**What is needed:** The response must consist of each line in the listing that has the word "output" in it.
◆ ◆ ◆
Source: an optimization exercise on an open RTL-to-GDS flow (aim: small area, a short achievable clock period and few clock cycles per item). Production flows keep margins and buffers that such runs may drop. At most, simulation tests tie the RTL to the original design; equivalence was not proved.

## old
==> flow/design.v <==
`timescale 1ns/1ps
`default_nettype none
module mmacc_main (
  input  wire logic        clk,
  input  wire logic        s_rst_n,
  input  wire logic        ld_en_i,
  input  wire logic [4:0]  ld_add_i,
  input  wire logic [15:0] ld_data_i,
  input  wire logic        cmd_avail_i,
  input  wire logic [1:0]  cmd_slot_i,
  input  wire logic [2:0]  cmd_rot_i,
  input  wire logic        res_avail_i,
  input  wire logic [15:0] res_i,
  output logic             cmd_enquiry_o,
  output logic             feed_vld_o,
  output logic [15:0]      feed_data_o,
  output logic             feed_sop_o,
  output logic             feed_eop_o,
  output logic             sxt_vld_o,
  output logic [15:0]      sxt_data_o,
  output logic             sxt_last_o,
  output logic [1:0]       sxt_slot_o,
  output logic             done_o,
  output logic [1:0]       done_slot_o,
  output logic [3:0]       error_o
);
  logic [1:0] t_slot [4];
  logic [2:0] t_sidx [4];            
  logic [1:0] wr_ptr;                
  logic [2:0] ifc;                   
  logic       tab_full;
  logic       cmd_take;
  logic       x_done;                
  assign tab_full = ifc[2];
  assign cmd_take = cmd_avail_i & ~tab_full;
  always_ff @(posedge clk) begin
    if (!s_rst_n) begin
      wr_ptr <= '0;
      ifc    <= '0;
    end else begin
      wr_ptr <= wr_ptr + 2'(cmd_take);
      ifc    <= ifc + 3'(cmd_take) - 3'(x_done);
    end
  end
  always_ff @(posedge clk) begin
    if (cmd_take) begin
      t_slot[wr_ptr] <= cmd_slot_i;
      t_sidx[wr_ptr] <= 3'd0 - cmd_rot_i;
    end
  end
  logic [31:0][15:0] w;              
  logic [3:0][7:0]   sel_q;          
  logic [3:0][7:0]   sel_e;          
  logic [3:0][15:0]  rd;             
  always_comb begin
    for (int s = 0; s < 4; s++) begin
      rd[s] = '0;
      for (int i = 0; i < 8; i++) begin
        rd[s] = rd[s] | (w[s*8+i] & {16{sel_e[s][i]}});
      end
    end
  end
  function automatic logic [31:0] oh32(input logic [1:0] s, input logic [2:0] i);
    for (int a = 0; a < 32; a++) oh32[a] = ({s, i} == 5'(a));
  endfunction
  function automatic logic [3:0] oh4(input logic [1:0] s);
    for (int a = 0; a < 4; a++) oh4[a] = (s == 2'(a));
  endfunction
  function automatic logic [15:0] cneg(input logic [15:0] x, input logic n);
    logic [15:0] p;
    p = x;
    for (int d = 1; d < 16; d = d * 2) begin
      for (int i = 15; i >= d; i--) p[i] = p[i] | p[i-d];
    end
    cneg[0] = x[0];
    for (int i = 1; i < 16; i++) cneg[i] = x[i] ^ (n & p[i-1]);
  endfunction
  logic       fr_v, fr_last, fr_neg;
  logic [2:0] fr_j, fr_idx;
  logic [1:0] fr_slot;
  logic [3:0] pf_oh;
  logic [1:0] f_ptr;                 
  logic [2:0] f_cnt;                 
  logic [2:0] fd_ptr;                
  logic       f_free, f_pend, f_start, f_tab;
  logic [1:0] hd_slot, fs_slot;
  logic [2:0] hd_sidx, fs_idx;
  logic       byp;
  logic [2:0] in_sidx;
  logic       cv_v, cv_last, cv_neg;
  logic [2:0] cv_j, cv_idx;
  logic [1:0] cv_slot;
  logic [7:0] byp_ioh;
  logic [3:0] byp_soh;
  assign f_pend  = (f_cnt != 3'd0);
  assign byp     = cmd_take & ~fr_v & ~f_pend;
  assign in_sidx = 3'd0 - cmd_rot_i;
  assign cv_v    = byp | fr_v;
  assign cv_last = fr_last & ~byp;
  assign cv_j    = byp ? 3'd0 : fr_j;
  assign cv_idx  = byp ? in_sidx : fr_idx;
  assign cv_slot = byp ? cmd_slot_i : fr_slot;
  assign cv_neg  = byp ? (cmd_rot_i != 3'd0) : fr_neg;
  for (genvar i = 0; i < 8; i++) begin : g_bi
    assign byp_ioh[i] = (cmd_rot_i == 3'((8 - i) % 8));
  end
  assign byp_soh = byp ? oh4(cmd_slot_i) : 4'd0;
  always_comb begin
    for (int t = 0; t < 4; t++) sel_e[t] = sel_q[t] | (byp_ioh & {8{byp_soh[t]}});
  end
  assign f_free  = ~cv_v | cv_last;
  assign f_start = f_free & (f_pend | (cmd_take & ~byp));
  assign f_tab   = f_pend;
  assign hd_slot = t_slot[f_ptr];
  assign hd_sidx = t_sidx[f_ptr];
  assign fs_slot = f_tab ? hd_slot : cmd_slot_i;
  assign fs_idx  = f_tab ? hd_sidx : in_sidx;
  logic        fn_v;
  logic [31:0] fn_sel;
  logic [3:0]  fn_oh;
  assign fn_v   = f_start | (cv_v & ~cv_last);
  assign fn_sel = ~fn_v   ? 32'd0 :
                  f_start ? oh32(fs_slot, fs_idx) : oh32(cv_slot, cv_idx + 3'd1);
  assign fn_oh  = ~fn_v   ? 4'd0 :
                  f_start ? oh4(fs_slot) : oh4(cv_slot);
  logic [15:0] pf;
  always_comb begin
    pf = '0;
    for (int s = 0; s < 4; s++) pf = pf | (rd[s] & {16{pf_oh[s] | byp_soh[s]}});
  end
  always_ff @(posedge clk) begin
    if (!s_rst_n) begin
      fr_v   <= 1'b0;
      f_ptr  <= '0;
      f_cnt  <= '0;
      fd_ptr <= '0;
    end else begin
      fr_v   <= fn_v;
      f_ptr  <= f_ptr + 2'(f_start | byp);
      f_cnt  <= f_cnt + 3'(cmd_take & ~byp) - 3'(f_start);
      fd_ptr <= fd_ptr + 3'(fr_v & fr_last);
    end
  end
  always_ff @(posedge clk) begin
    if (f_start) begin
      fr_j    <= 3'd0;
      fr_last <= 1'b0;
      fr_slot <= fs_slot;
      fr_idx  <= fs_idx;
      fr_neg  <= (fs_idx != 3'd0);
    end else begin
      fr_j    <= cv_j + 3'd1;
      fr_slot <= cv_slot;
      fr_last <= (cv_j == 3'd6);
      fr_idx  <= cv_idx + 3'd1;
      fr_neg  <= cv_neg & (cv_idx != 3'd7);
    end
  end
  logic        fq_v, fq_sop, fq_eop, fq_neg;
  logic [15:0] fq;
  always_ff @(posedge clk) begin
    if (!s_rst_n) begin
      fq_v       <= 1'b0;
      fq_sop     <= 1'b0;
      fq_eop     <= 1'b0;
      feed_vld_o <= 1'b0;
      feed_sop_o <= 1'b0;
      feed_eop_o <= 1'b0;
    end else begin
      fq_v       <= cv_v;
      fq_sop     <= cv_v & (cv_j == 3'd0);
      fq_eop     <= cv_v & cv_last;
      feed_vld_o <= fq_v;
      feed_sop_o <= fq_sop;
      feed_eop_o <= fq_eop;
    end
  end
  always_ff @(posedge clk) begin
    fq          <= pf;
    fq_neg      <= cv_neg;
    feed_data_o <= cneg(fq, fq_neg);
  end
  logic [5:0]  in_pos;               
  logic [15:0] a_q;
  logic        a_v;
  logic        r_v, r_adv;           
  logic [3:0]  pa_oh;
  logic [15:0] sum, nsum;
  logic [1:0]  in_slot;
  assign in_slot = t_slot[in_pos[4:3]];
  assign sum     = a_q + res_i;
  assign nsum    = (-a_q) + ~res_i + 16'd1;
  logic [15:0] pa;
  always_comb begin
    pa = '0;
    for (int s = 0; s < 4; s++) pa = pa | (rd[s] & {16{pa_oh[s]}});
  end
  logic a_load;
  assign a_load = r_v & (r_adv ? res_avail_i : ~res_avail_i);
  logic [5:0]  p1, p2;
  logic        av0, av1;             
  logic [5:0]  tg0, tg1;
  logic        rdy0, rdy1;
  logic [1:0]  sl0, sl1;
  assign p1   = in_pos + 6'd1;
  assign p2   = in_pos + 6'd2;
  assign av0  = a_v | (r_v & ~r_adv);
  assign av1  = r_v & r_adv;
  assign tg0  = av0 ? p1 : in_pos;
  assign tg1  = av1 ? p2 : p1;
  assign rdy0 = (tg0[5:3] != fd_ptr) | (fr_v & fr_last);
  assign rdy1 = (tg1[5:3] != fd_ptr) | (fr_v & fr_last);
  assign sl0  = t_slot[tg0[4:3]];
  assign sl1  = t_slot[tg1[4:3]];
  logic [31:0] an_sel0, an_sel1, an_sel;
  logic [3:0]  an_oh0, an_oh1, an_oh;
  assign an_sel0 = rdy0 ? oh32(sl0, tg0[2:0]) : 32'd0;
  assign an_sel1 = rdy1 ? oh32(sl1, tg1[2:0]) : 32'd0;
  assign an_oh0  = rdy0 ? oh4(sl0) : 4'd0;
  assign an_oh1  = rdy1 ? oh4(sl1) : 4'd0;
  assign an_sel  = res_avail_i ? an_sel1 : an_sel0;
  assign an_oh   = res_avail_i ? an_oh1  : an_oh0;
  always_ff @(posedge clk) begin
    if (!s_rst_n) begin
      in_pos <= '0;
      a_v    <= 1'b0;
      r_v    <= 1'b0;
      r_adv  <= 1'b0;
    end else begin
      in_pos <= res_avail_i ? p1 : in_pos;
      a_v    <= res_avail_i ? av1 : av0;
      r_v    <= res_avail_i ? rdy1 : rdy0;
      r_adv  <= res_avail_i ? av1 : av0;
    end
  end
  always_ff @(posedge clk) begin
    if (a_load) a_q <= pa;
  end
  logic [15:0] sum_q;
  logic        wq_v;
  logic [4:0]  wq_add;
  always_ff @(posedge clk) begin
    if (!s_rst_n) wq_v <= 1'b0;
    else          wq_v <= res_avail_i;
    if (res_avail_i) sum_q <= sum;
    wq_add <= {in_slot, in_pos[2:0]};
  end
  logic [15:0] wbus;
  logic [31:0] we;
  assign wbus = ld_en_i ? ld_data_i : sum_q;
  assign we   = (ld_en_i ? oh32(ld_add_i[4:3], ld_add_i[2:0]) : 32'd0)
              | (wq_v ? oh32(wq_add[4:3], wq_add[2:0]) : 32'd0);
  always_ff @(posedge clk) begin
    for (int a = 0; a < 32; a++) begin
      if (we[a]) w[a] <= wbus;
    end
  end
  logic       x_b0, x_b1;
  logic [2:0] xb;                    
  logic [1:0] x_slot;
  logic [3:0] px_oh;
  logic [15:0] w0, px;
  logic [15:0] xr;                   
  assign x_b0   = res_avail_i & (in_pos[2:0] == 3'd6);
  assign x_b1   = res_avail_i & (in_pos[2:0] == 3'd7);
  assign x_done = (xb == 3'd7);
  always_comb begin
    w0 = '0;
    for (int s = 0; s < 4; s++) w0 = w0 | (w[s*8] & {16{in_slot == 2'(s)}});
    px = '0;
    for (int s = 0; s < 4; s++) px = px | (rd[s] & {16{px_oh[s]}});
  end
  logic        xn_v;
  logic [2:0]  xn_idx;
  logic [31:0] xn_sel;
  assign xn_v   = x_b1 | ((xb != 3'd0) & (xb < 3'd6));
  assign xn_idx = x_b1 ? 3'd5 : 3'd6 - xb;
  assign xn_sel = xn_v ? oh32(x_slot, xn_idx) : 32'd0;
  always_ff @(posedge clk) begin
    if (!s_rst_n) begin
      xb         <= '0;
      sxt_vld_o  <= 1'b0;
      sxt_last_o <= 1'b0;
    end else begin
      xb         <= x_b1 ? 3'd2 : (xb != 3'd0 && xb != 3'd7) ? xb + 3'd1 : 3'd0;
      sxt_vld_o  <= x_b0 | x_b1 | (xb != 3'd0);
      sxt_last_o <= x_done;
    end
  end
  always_ff @(posedge clk) begin
    if (x_b0) x_slot <= in_slot;
    xr         <= x_b1 ? sum_q : px;
    sxt_data_o <= x_b0 ? w0 : x_b1 ? nsum : cneg(xr, 1'b1);
  end
  assign sxt_slot_o  = x_slot;
  assign done_o      = sxt_last_o;
  assign done_slot_o = x_slot;
  always_ff @(posedge clk) begin
    sel_q <= fn_sel | an_sel | xn_sel;
    pf_oh <= fn_oh;
    pa_oh <= an_oh;
    px_oh <= xn_v ? oh4(x_slot) : 4'd0;
  end
  logic [2:0] enq_cnt;
  always_ff @(posedge clk) begin
    if (!s_rst_n) begin
      enq_cnt       <= 3'd4;
      cmd_enquiry_o <= 1'b0;
    end else begin
      enq_cnt       <= enq_cnt - 3'(enq_cnt != 3'd0);
      cmd_enquiry_o <= (enq_cnt != 3'd0) | x_done;
    end
  end
  logic err_cmd, err_res;
  always_ff @(posedge clk) begin
    if (!s_rst_n) begin
      err_cmd <= 1'b0;
      err_res <= 1'b0;
    end else begin
      err_cmd <= err_cmd | (cmd_avail_i & tab_full);
      err_res <= err_res | (res_avail_i & (in_pos[5:3] == fd_ptr));
    end
  end
  assign error_o = {err_cmd, 1'b0, err_res, 1'b0};
endmodule
`default_nettype wire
◆ ◆ ◆
**Task answer:**
  output logic             cmd_enquiry_o,
  output logic             feed_vld_o,
  output logic [15:0]      feed_data_o,
  output logic             feed_sop_o,
  output logic             feed_eop_o,
  output logic             sxt_vld_o,
  output logic [15:0]      sxt_data_o,
  output logic             sxt_last_o,
  output logic [1:0]       sxt_slot_o,
  output logic             done_o,
  output logic [1:0]       done_slot_o,
  output logic [3:0]       error_o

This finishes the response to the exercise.